Tribunal de Justiça do Tocantins atualiza regimento interno e critérios de escolha das Turmas Recursais

Vista áera da sede do Tribunal de Justiça do Tocantins, mostrando o Palácio Rio Tocantins no centro da Praça dos Girassois
Sede do Tribunal de Justiça do Tocantins, o Palário Rio Tocantins

O Tribunal Pleno do Tribunal de Justiça do Estado do Tocantins (TJTO), sob a presidência da desembargadora Maysa Vendramini Rosal, aprovou, no dia 7 de julho de 2026, um novo regimento interno que moderniza o julgamento de recursos nos Juizados Especiais Cíveis, Criminais e da Fazenda Pública. A decisão administrativa oficializa o uso de sessões virtuais e híbridas para as Turmas Recursais, que são os órgãos responsáveis por reavaliar as sentenças de primeira instância dos juizados especiais.

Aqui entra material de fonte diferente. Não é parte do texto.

### config.mk
export PLATFORM = sky130hd
export DESIGN_NAME = mem_stage
export DESIGN_NICKNAME = d
export VERILOG_FILES = /design/src/hdl/mem_sys_pkg.sv /design/src/hdl/rv_isa_pkg.sv /design/src/hdl/mem_stage.sv
export SDC_FILE = /design/constraint.sdc
export NUM_CORES = 1
export LEC_CHECK = 0
export BUFFER_PORTS_ARGS = -buffer_cell sky130_fd_sc_hd__buf_2
export CAP_MARGIN = 20
export CORE_ASPECT_RATIO = 1.1
export CORE_MARGIN = 2
export CORE_UTILIZATION = 52
export DETAILED_ROUTE_END_ITERATION = 10
export PLACE_DENSITY = 0.92
export SLEW_MARGIN = 20
export SYNTH_ARGS = -nofsm -noshare
export SYNTH_HDL_FRONTEND = slang
export SYNTH_SLANG_ARGS = --single-unit
### constraint.sdc
create_clock -name clk -period 12.4 [get_ports clk]
set_clock_uncertainty 0.15 [all_clocks]
set_input_delay 1.86 -clock clk [delete_from_list [all_inputs] [get_ports clk]]
set_output_delay 1.86 -clock clk [all_outputs]
set_load 0.01 [all_outputs]
<file path="src/hdl/mem_sys_pkg.sv">
/* memory system definitions
   arbiter requester names and default sizing */
`default_nettype none

package mem_sys_pkg;

    // owners of the data memory port
    typedef enum logic {
        REQ_MEM  = 1'b0,
        REQ_HOST = 1'b1
    } arb_req_e;

    localparam int DEF_XLEN       = 32;  // data width in bits
    localparam int DEF_DMEM_WORDS = 256; // memory depth in words

endpackage

`default_nettype wire

</file>
<file path="src/hdl/rv_isa_pkg.sv">
/* rv32i instruction set definitions
   major opcodes, load/store widths and instruction field positions */
`default_nettype none

package rv_isa_pkg;

    // 7-bit major opcodes, bits [6:0] of the instruction
    typedef enum logic [6:0] {
        OP_LUI     = 7'b0110111,
        OP_AUIPC   = 7'b0010111,
        OP_JAL     = 7'b1101111,
        OP_JALR    = 7'b1100111,
        OP_BRANCH  = 7'b1100011,
        OP_LOAD    = 7'b0000011,
        OP_STORE   = 7'b0100011,
        OP_IMM_ALU = 7'b0010011,
        OP_REG_ALU = 7'b0110011
    } rv_opcode_e;

    // funct3 of loads and stores
    typedef enum logic [2:0] {
        LS_BYTE   = 3'b000,
        LS_HALF   = 3'b001,
        LS_WORD   = 3'b010,
        LS_BYTE_U = 3'b100,
        LS_HALF_U = 3'b101
    } ls_width_e;

    // instruction field positions
    localparam int OPCODE_LSB = 0;
    localparam int OPCODE_MSB = 6;

    localparam int RD_LSB = 7;
    localparam int RD_MSB = 11;

    localparam int FUNCT3_LSB = 12;
    localparam int FUNCT3_MSB = 14;

endpackage

`default_nettype wire

</file>
<file path="src/hdl/wb_stage.sv">
/* write-back stage
   takes one instruction from the memory stage and writes rd when the opcode asks */
`timescale 1ns/1ps
`default_nettype none

module wb_stage
    import rv_isa_pkg::*, mem_sys_pkg::*;
#(
    parameter int XLEN = DEF_XLEN
) (
    input  wire              clk,
    input  wire              resetn_i,
    input  wire              mem_give_i,
    output logic             mem_get_o,
    input  wire  [31:0]      mem_instr_i,
    input  wire  [XLEN-1:0]  mem_data_i,
    output logic             reg_we_o,
    output logic [4:0]       reg_rd_o,
    output logic [XLEN-1:0]  reg_wdata_o
);

    typedef enum logic {S_GET, S_WRITE} state_e;

    state_e           state;
    logic [31:0]      instr_q;
    logic [XLEN-1:0]  data_q;
    logic             writes_rd;

    always_ff @(posedge clk) begin
        if (!resetn_i) begin
            state <= S_GET;
        end else if (state == S_GET) begin
            if (mem_give_i) state <= S_WRITE;
        end else begin
            state <= S_GET; // single write cycle
        end
    end

    always_ff @(posedge clk) begin
        if (state == S_GET && mem_give_i) begin
            instr_q <= mem_instr_i;
            data_q  <= mem_data_i;
        end
    end

    // store and branch never touch the register file
    always_comb begin
        case (rv_opcode_e'(instr_q[OPCODE_MSB:OPCODE_LSB]))
            OP_LUI, OP_AUIPC, OP_JAL, OP_JALR,
            OP_LOAD, OP_IMM_ALU, OP_REG_ALU: writes_rd = 1'b1;
            default:                         writes_rd = 1'b0;
        endcase
    end

    assign mem_get_o   = (state == S_GET);
    assign reg_rd_o    = instr_q[RD_MSB:RD_LSB];
    assign reg_wdata_o = data_q;
    assign reg_we_o    = (state == S_WRITE) && writes_rd && (reg_rd_o != 5'd0);

    // a write always follows a transfer and never targets x0
    a_we_valid: assert property (@(posedge clk) disable iff (!resetn_i)
        reg_we_o |-> (reg_rd_o != 5'd0) && $past(mem_give_i && mem_get_o))
        else $error("register write without transfer or to x0");

endmodule

`default_nettype wire

</file>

Publicada no Diário da Justiça desta terça-feira (7/7), a Resolução nº 13/2026 revoga o regimento interno anterior, de 2017, e reflete o esforço do Judiciário tocantinense em agilizar a tramitação dos processos por meios eletrônicos das Turmas Recursais. Estes colegiados funcionam como uma segunda instância para as pequenas causas.

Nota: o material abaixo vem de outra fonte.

File: config.mk
export PLATFORM = sky130hd
export DESIGN_NAME = fetch_unit
export DESIGN_NICKNAME = d
export VERILOG_FILES = /design/src/common/fetch_pkg.sv /design/src/icache/icache.sv /design/src/rtl/fetch_pc_gen.sv /design/src/rtl/fetch_resp_queue.sv /design/src/rtl/fetch_unit.sv
export VERILOG_INCLUDE_DIRS = /design/src /design/src/common
export SDC_FILE = /design/constraint.sdc
export NUM_CORES = 1
export LEC_CHECK = 0
export ABC_CLOCK_PERIOD_IN_PS = 11840
export BUFFER_PORTS_ARGS = -buffer_cell sky130_fd_sc_hd__buf_2
export CAP_MARGIN = 20
export CELL_PAD_IN_SITES_DETAIL_PLACEMENT = 1
export CELL_PAD_IN_SITES_GLOBAL_PLACEMENT = 1
export CORE_UTILIZATION = 35
export CTS_CLUSTER_DIAMETER = 30
export CTS_CLUSTER_SIZE = 20
export DETAILED_ROUTE_END_ITERATION = 10
export PLACE_DENSITY_LB_ADDON = 0.1
export SETUP_SLACK_MARGIN = 0.02
export SKIP_CTS_REPAIR_TIMING = 1
export SYNTH_ARGS = -nofsm -noshare
export SYNTH_HDL_FRONTEND = slang
export SYNTH_SLANG_ARGS = --single-unit
File: constraint.sdc
create_clock -name clk -period 11.84 [get_ports clk]
set_clock_uncertainty 0.2 [all_clocks]
set_input_delay 0.592 -clock clk [delete_from_list [all_inputs] [get_ports clk]]
set_output_delay 0.592 -clock clk [all_outputs]
set_load 0.05 [all_outputs]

“O novo regimento consolida a possibilidade de realizar sessões ordinárias e extraordinárias de forma totalmente virtual ou com participação presencial e por videoconferência. É uma mudança que busca garantir maior rapidez à prestação da Justiça e facilitar o acesso de cidadãos e advogados”, defende a presidente do TJTO, desembargadora Maysa Vendramini Rosal.

Organização interna

A organização das atividades judiciais também sofreu mudanças. O mandato dos magistrados(as) que compõem o colegiado permanece de dois anos, com a possibilidade de recondução. Nos casos de ausência de juiz(a) titular, a substituição será feita preferencialmente pelo membro mais antigo da outra Turma Recursal. A medida garante que os julgamentos não parem.

O novo regimento estabelece uma ordem de preferência para as sustentações orais, garantindo prioridade para advogadas gestantes ou lactantes, profissionais com deficiência, idosos com 60 anos ou mais e pessoas obesas.

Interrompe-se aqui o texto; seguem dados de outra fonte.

--- src/hdl/isa_pkg.sv ---
// instruction set definitions
package isa_pkg;

    ////////////////////////////////////////////////////////////
    // widths
    ////////////////////////////////////////////////////////////
    localparam int WORD_W    = 16;
    localparam int REG_IDX_W = 3;
    localparam int OPCODE_W  = 5;

    typedef logic [WORD_W-1:0]    word_t;
    typedef logic [REG_IDX_W-1:0] reg_idx_t;

    // opcode lives in instr[15:11], unlisted values are illegal
    typedef enum logic [OPCODE_W-1:0] {
        OP_HALT = 5'b00000,
        OP_J    = 5'b00100,
        OP_ADDI = 5'b01000,
        OP_BEQZ = 5'b01100,
        OP_BNEZ = 5'b01101,
        OP_ST   = 5'b10000,
        OP_LD   = 5'b10001,
        OP_LBI  = 5'b11000,
        OP_ADD  = 5'b11001,
        OP_SUB  = 5'b11010,
        OP_AND  = 5'b11011,
        OP_XOR  = 5'b11100
    } opcode_t;

    ////////////////////////////////////////////////////////////
    // field positions
    ////////////////////////////////////////////////////////////
    localparam int OP_LSB = 11;
    localparam int RS_LSB = 8;
    localparam int RT_LSB = 5;
    localparam int RD_LSB = 2;

    // immediates all start at bit 0
    localparam int IMM5_W   = 5;
    localparam int IMM8_W   = 8;
    localparam int DISP11_W = 11;

    // destinations: r-type writes rd, addi and ld write rt, lbi writes rs
    // st stores rt at rs + imm5

endpackage

--- src/hdl/ctrl_pkg.sv ---
// control word and stage selects
package ctrl_pkg;

    typedef enum logic [2:0] {
        ALU_ADD,
        ALU_SUB,
        ALU_AND,
        ALU_XOR,
        ALU_PASS_B
    } alu_op_t;

    // second alu operand
    typedef enum logic {
        SRC_B_REG,
        SRC_B_IMM
    } src_b_t;

    typedef enum logic {
        WB_ALU,
        WB_MEM
    } wb_sel_t;

    typedef enum logic [1:0] {
        PC_SEQ,
        PC_BRANCH,
        PC_JUMP,
        PC_HOLD
    } pc_sel_t;

    typedef struct packed {
        alu_op_t alu_op;
        src_b_t  src_b;
        wb_sel_t wb_sel;
        logic    reg_we;
        logic    mem_we;
        logic    mem_re;
        logic    is_branch;
        logic    branch_on_zero;
        logic    is_jump;
        logic    halt;
        logic    illegal;
    } ctrl_t;

    // one finished instruction, seen by the testbench
    typedef struct packed {
        logic              valid;
        isa_pkg::word_t    pc;
        logic              reg_we;
        isa_pkg::reg_idx_t wr_reg;
        isa_pkg::word_t    wr_data;
        logic              mem_we;
        isa_pkg::word_t    mem_addr;
        isa_pkg::word_t    mem_wdata;
    } retire_t;

endpackage

--- src/hdl/execute.sv ---
// alu and branch resolution
`timescale 1ns/1ps

module execute (
    input  ctrl_pkg::ctrl_t ctrl,
    input  isa_pkg::word_t  rs_data,
    input  isa_pkg::word_t  rt_data,
    input  isa_pkg::word_t  imm,
    input  isa_pkg::word_t  pc_plus,
    output isa_pkg::word_t  alu_out,
    output logic            branch_taken,
    output isa_pkg::word_t  branch_target,
    output isa_pkg::word_t  jump_target
);
    import isa_pkg::*;
    import ctrl_pkg::*;

    word_t alu_b;
    word_t branch_disp;
    word_t jump_disp;
    logic  rs_zero;

    ////////////////////////////////////////////////////////////
    // alu
    ////////////////////////////////////////////////////////////
    assign alu_b = (ctrl.src_b == SRC_B_IMM) ? imm : rt_data;

    // 16-bit wraparound, no flags
    always_comb begin
        case (ctrl.alu_op)
            ALU_ADD:    alu_out = rs_data + alu_b;
            ALU_SUB:    alu_out = rs_data - alu_b;
            ALU_AND:    alu_out = rs_data & alu_b;
            ALU_XOR:    alu_out = rs_data ^ alu_b;
            ALU_PASS_B: alu_out = alu_b;
            default:    alu_out = '0;
        endcase
    end

    ////////////////////////////////////////////////////////////
    // branch condition and targets
    ////////////////////////////////////////////////////////////
    assign rs_zero      = (rs_data == '0);
    assign branch_taken = ctrl.is_branch && (rs_zero == ctrl.branch_on_zero);

    // branch displacement is 8 bits, jump displacement 11
    assign branch_disp = {{(WORD_W-IMM8_W){imm[IMM8_W-1]}}, imm[IMM8_W-1:0]};
    assign jump_disp   = {{(WORD_W-DISP11_W){imm[DISP11_W-1]}}, imm[DISP11_W-1:0]};

    assign branch_target = pc_plus + branch_disp;
    assign jump_target   = pc_plus + jump_disp;

endmodule

--- config.mk ---
export PLATFORM = sky130hd
export DESIGN_NAME = execute
export DESIGN_NICKNAME = d
export VERILOG_FILES = /design/src/hdl/isa_pkg.sv /design/src/hdl/ctrl_pkg.sv /design/src/hdl/execute.sv
export SDC_FILE = /design/constraint.sdc
export NUM_CORES = 1
export LEC_CHECK = 0
export BUFFER_PORTS_ARGS = -buffer_cell sky130_fd_sc_hd__clkbuf_2
export CORE_MARGIN = 4
export CORE_UTILIZATION = 45
export DETAILED_ROUTE_END_ITERATION = 12
export MAX_ROUTING_LAYER = met4
export PLACE_DENSITY = 0.77
export SLEW_MARGIN = 0
export SYNTH_ARGS = -nofsm -noshare
export SYNTH_HDL_FRONTEND = slang
export SYNTH_SLANG_ARGS = --single-unit
export TNS_END_PERCENT = 20
--- constraint.sdc ---
create_clock -name vclk -period 18.41
set_clock_uncertainty 0.2 [all_clocks]
set_input_delay 5.523 -clock vclk [all_inputs]
set_output_delay 5.523 -clock vclk [all_outputs]
set_load 0.02 [all_outputs]
Word level (Yosys, flattened, before mapping)
Cells that the tools add are included.
{"block": "totals", "ff_bits": 0, "elab_cells": 16, "inputBits": 77, "output_inout_bits": 49}
{"block": "classes", "n_bitwise": 2, "n_addsub": 4, "eq_ne": 5, "reduce_logical": 3, "mux": 2}
{"op": "case mux 16 bit (5 select lines)", "count": 1}
{"op": "adder 16 bit", "count": 3}
{"op": "AND 16 bit", "count": 1}
{"op": "logical NOT 16 bit", "count": 1}
{"op": "two-way mux 16 bit", "count": 1}
{"op": "subtractor 16 bit", "count": 1}
{"op": "bitwise XOR 16 bit", "count": 1}
{"op": "== test 3 x 2 -> 1 bit, second input constant", "count": 2}
{"op": "== test 3 x 1 -> 1 bit, second input constant", "count": 1}
{"op": "== test 3 bit, second input constant", "count": 1}
{"op": "logical NOT 3 bit", "count": 1}
{"op": "== test 1 bit", "count": 1}
{"op": "logical AND 1 bit", "count": 1}

Longest topological paths before layout
{"block": "depth", "word_depth": 3, "depth_mapped": 18}

Worst setup path after synthesis
Ideal clock, no wire load.
{"block": "synth_path", "path_type": "input to output", "startpoint": "in ctrl[9] (netlist name)", "endpoint": "out alu_out[15]", "slack_ps": 3552, "required_ps": 12687, "arrival_time_ps": 9135, "cell_stages": 18, "path_buffers": 3, "path_cell_list": "buf_6 buf_2 buf_1 mux2_2 inv_1 ha_1 or4b_1 nor2_1 nor2_1 a31oi_1 xor2_1 ha_1 a21o_1 a21o_1 a21oi_1 o21ai_0 xnor2_1 o221ai_1"}
{"block": "synth_via", "elab_chain_cells": 3, "elab_cells_between_ends": 6, "cone_classes": "2 x add/sub; 2 x mux; 2 x bitwise"}
{"element": "from (decl)", "line": "execute.sv:5", "rtl": "input ctrl_pkg::ctrl_t ctrl,"}
{"element": "two-way mux 16 bit (*)", "line": "execute.sv:26", "rtl": "assign alu_b = (ctrl.src_b == SRC_B_IMM) ? imm : rt_data;"}
{"element": "subtractor 16 bit, or another cell as far along", "line": "execute.sv:32", "rtl": "ALU_SUB: alu_out = rs_data - alu_b;"}
{"element": "case mux 16 bit (5 select lines) (*)", "line": "execute.sv:30", "rtl": "case (ctrl.alu_op)"}
{"element": "to (decl)", "line": "execute.sv:10", "rtl": "output isa_pkg::word_t alu_out,"}
Mark *: on every way between the ends. The rest lies on a longest branch, timed or not.

Worst setup path after layout
Ends and elaborated chain as after synthesis.

==> flow_metrics.env <==
export IMPL_vias=3528
export IMPL_holdBufCountCts=0
export IMPL_yosysTopAreaCell="ha_1"
export IMPL_drive_gt1_frac=0.2785
export IMPL_path_class="in -> out"
export IMPL_cts_resized=0
export IMPL_synth_cell_types=56
export IMPL_power_density_mw_per_mm2=46.36
export IMPL_leakagePower_uw=0.001811
export IMPL_rows=29
export IMPL_globalRouteTotalUtil=0.2204
export IMPL_ant_nets=0
export IMPL_maxSlewViolCount=0
export IMPL_rsz0062_at_grt="false"
export IMPL_postCtsSetupBuffers=0
export IMPL_grt_overflow_total=0
export IMPL_cp_max_fo=26
export IMPL_grt_pass1_wl_um=15190
export IMPL_drv_cap=0
export IMPL_die_w_um=90.42
export IMPL_hold_depth=3
export IMPL_hpwl_um=7803
export IMPL_seq_cell_count=0
export IMPL_worst_ep_required_time_ps=12690
export IMPL_viasPerCell=5.939
export IMPL_mappedNetlistArea_mm2=0.003057
export IMPL_grt_antenna_before_repair=0
export IMPL_synth_cells=419
export IMPL_die_y_um=90.42
export IMPL_hold_path_startpoint="ctrl[4]"
export IMPL_io_buffers=119
export IMPL_hold_end="branch_taken"
export IMPL_final_clkbuf_count=0
export IMPL_worst_ep_arrival_time_ps=9350
export IMPL_seq_area_frac_synth=0
export IMPL_fmax_mhz=66.34
export IMPL_drt_initial_drc_count=135
export IMPL_core_area_mm2=0.006459
export IMPL_min_path_type="in -> out"
export IMPL_worst_pin_slew_ps=1274
export IMPL_grt_pass1_vias=3302
export IMPL_synth_common_cells="ha_1, a21oi_1, nor2_1"
export IMPL_post_route_period_util=0.8188
export IMPL_layout_min_cycle_time_ps=15070
export IMPL_setup_worst_path_start_class="input pin"
export IMPL_syn_num_nets=552
export IMPL_seq_area_um2=0
export IMPL_setup_viol=0
export IMPL_tns_ps=0
export IMPL_worstSetupEndpointType="output port"
export IMPL_wl_per_cell_um=15.78
export IMPL_io_pins=126
export IMPL_place_gp_congestion=0.9315
export IMPL_hold_violations=0
export IMPL_grt_max_degree=27
export IMPL_synthTopCellsByArea="ha_1, xnor2_1, a21oi_1, xor2_1, o21ai_0"
export IMPL_synth_warnings=0
export IMPL_synth_most_common_cell="ha_1"
export IMPL_drt_wl_total_um=9375
export IMPL_drc=0
export IMPL_syn_avg_cell_area_um2=7.295
export IMPL_final_nets=652
export IMPL_yosysTopAreaCellShare=0.2210
export IMPL_antenna_cells=0
export IMPL_max_slew_margin_rel=0.1490
export IMPL_final_cells=594
export IMPL_status="finished clean"
export IMPL_start_util=0.4733
export IMPL_fp_dieArea_mm2=0.008175
export IMPL_ir_drop_uv=20.34
export IMPL_placed_cells=594
export IMPL_syn2layout_area_growth_pct=18.91
export IMPL_dr_pass1_iters=5
[critical path, cell delays in order]
cell and delay [ps]:
clkbuf_2 460, mux2_2 440, inv_1 70, ha_1 200, or4b_1 480, nor2_1 110, nor2_1 90, a31oi_1 190
xor2_1 200, ha_1 310, a21o_1 220, a21o_1 180, a21oi_1 130, o21ai_0 110, xnor2_1 140, o221ai_1 260
clkbuf_2 230
[final cells by class]
cell class         instances  area (um^2)
well taps                 77        96.34
fillers                  637         2824
repair buffers           120        603.1
inverters                 18        67.56
multi-input cells        379         2868
[layout by cell type, fill, tap and decap left out, drive strengths merged, types with 11 or more instances in the layout]
master	synthesis	final
mux2	14	14
xnor2	31	31
nor2	33	33
nand2	27	27
inv	18	18
clkbuf	9	119
a21oi	37	37
xor2	18	18
a22oi	16	16
o21ai	30	30
ha	54	54
a21o	11	11
[how the worst max path moves through the flow]
stage	startpoint	to	slack, ps	cells after the start
4_1_cts	ctrl[9]	alu_out[15]	3370	17
5_1_grt	ctrl[9]	alu_out[15]	3050	17
6_report	ctrl[9]	alu_out[15]	3340	17
3_5_place_dp	ctrl[9]	alu_out[15]	3390	17
2_1_floorplan	ctrl[9]	alu_out[15]	3550	18
3_3_place_gp	ctrl[9]	alu_out[15]	3410	17
[stage by stage]
stage	utilization	power (uW)	hold WS (ps)	setup slack, ps	area, um^2
final	0.5628	168.5	11180	3336	3635
after global routing	0.5628	184.6	11200	3051	3635
after CTS	0.5628	167.9	11180	3367	3635
after detailed placement	0.5628	167.0	11180	3393	3635
after global placement	0.5628	163.6	11180	3408	3635
after floorplan	-	123.6	11030	3552	3057
[per-layer routing]
layer | up-vias | global-route usage | share of wire
met5 | - | - | 0
met4 | 0 | 0.01403 | 0.0030
met3 | 6 | 0.02333 | 0.082
met2 | 144 | 0.3933 | 0.47
met1 | 1621 | 0.2803 | 0.44
li1 | 1757 | - | -
[power breakdown]
| part | switching (uW) | total [uW] | internal (uW) |
|---|---|---|---|
| combinational | 101 | 169 | 67.8 |
| clock | 0 | 0 | 0 |
| sequential | 0 | 0 | 0 |
| total | 101 | 169 | 67.8 |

A Turma de Uniformização da Jurisprudência, que atua para evitar decisões contraditórias sobre a mesma lei, também teve seu rito detalhado. Sua composição engloba todos os membros das turmas, com a presidência exercida por um(a) desembargador(a).

Resolução define escolha de juízes por antiguidade e merecimento

Para garantir transparência na formação destes colegiados, o Tribunal de Justiça aprovou e publicou, na mesma edição do Diário da Justiça, a Resolução nº 14, de 7 de julho de 2026. A resolução traz os critérios de escolha dos membros titulares e suplentes das Turmas Recursais e estabelece um revezamento obrigatório entre os critérios de “antiguidade”, que observa o juiz com mais tempo de serviço, e “merecimento”, que observa o desempenho, a produtividade e as qualificações do magistrado.

Pela regra, a distribuição das vagas está dividida de forma exata entre os gabinetes, para evitar dúvidas. Na 1ª Turma Recursal, o primeiro e o terceiro gabinetes são preenchidos por juízes promovidos por antiguidade, enquanto o segundo prioriza o merecimento. Na 2ª Turma Recursal, a lógica é invertida, com o primeiro e o terceiro gabinetes destinados ao critério de merecimento e o segundo ao de antiguidade.

A resolução também estabelece que as seleções serão feitas por edital da Corregedoria-Geral da Justiça. Em caso de vaga sem juízes interessados de forma voluntária, o Tribunal de Justiça convocará os juízes titulares do Sistema dos Juizados Especiais, nesse caso, por rigorosa ordem de antiguidade, até a ocupação de todas as cadeiras do colegiado.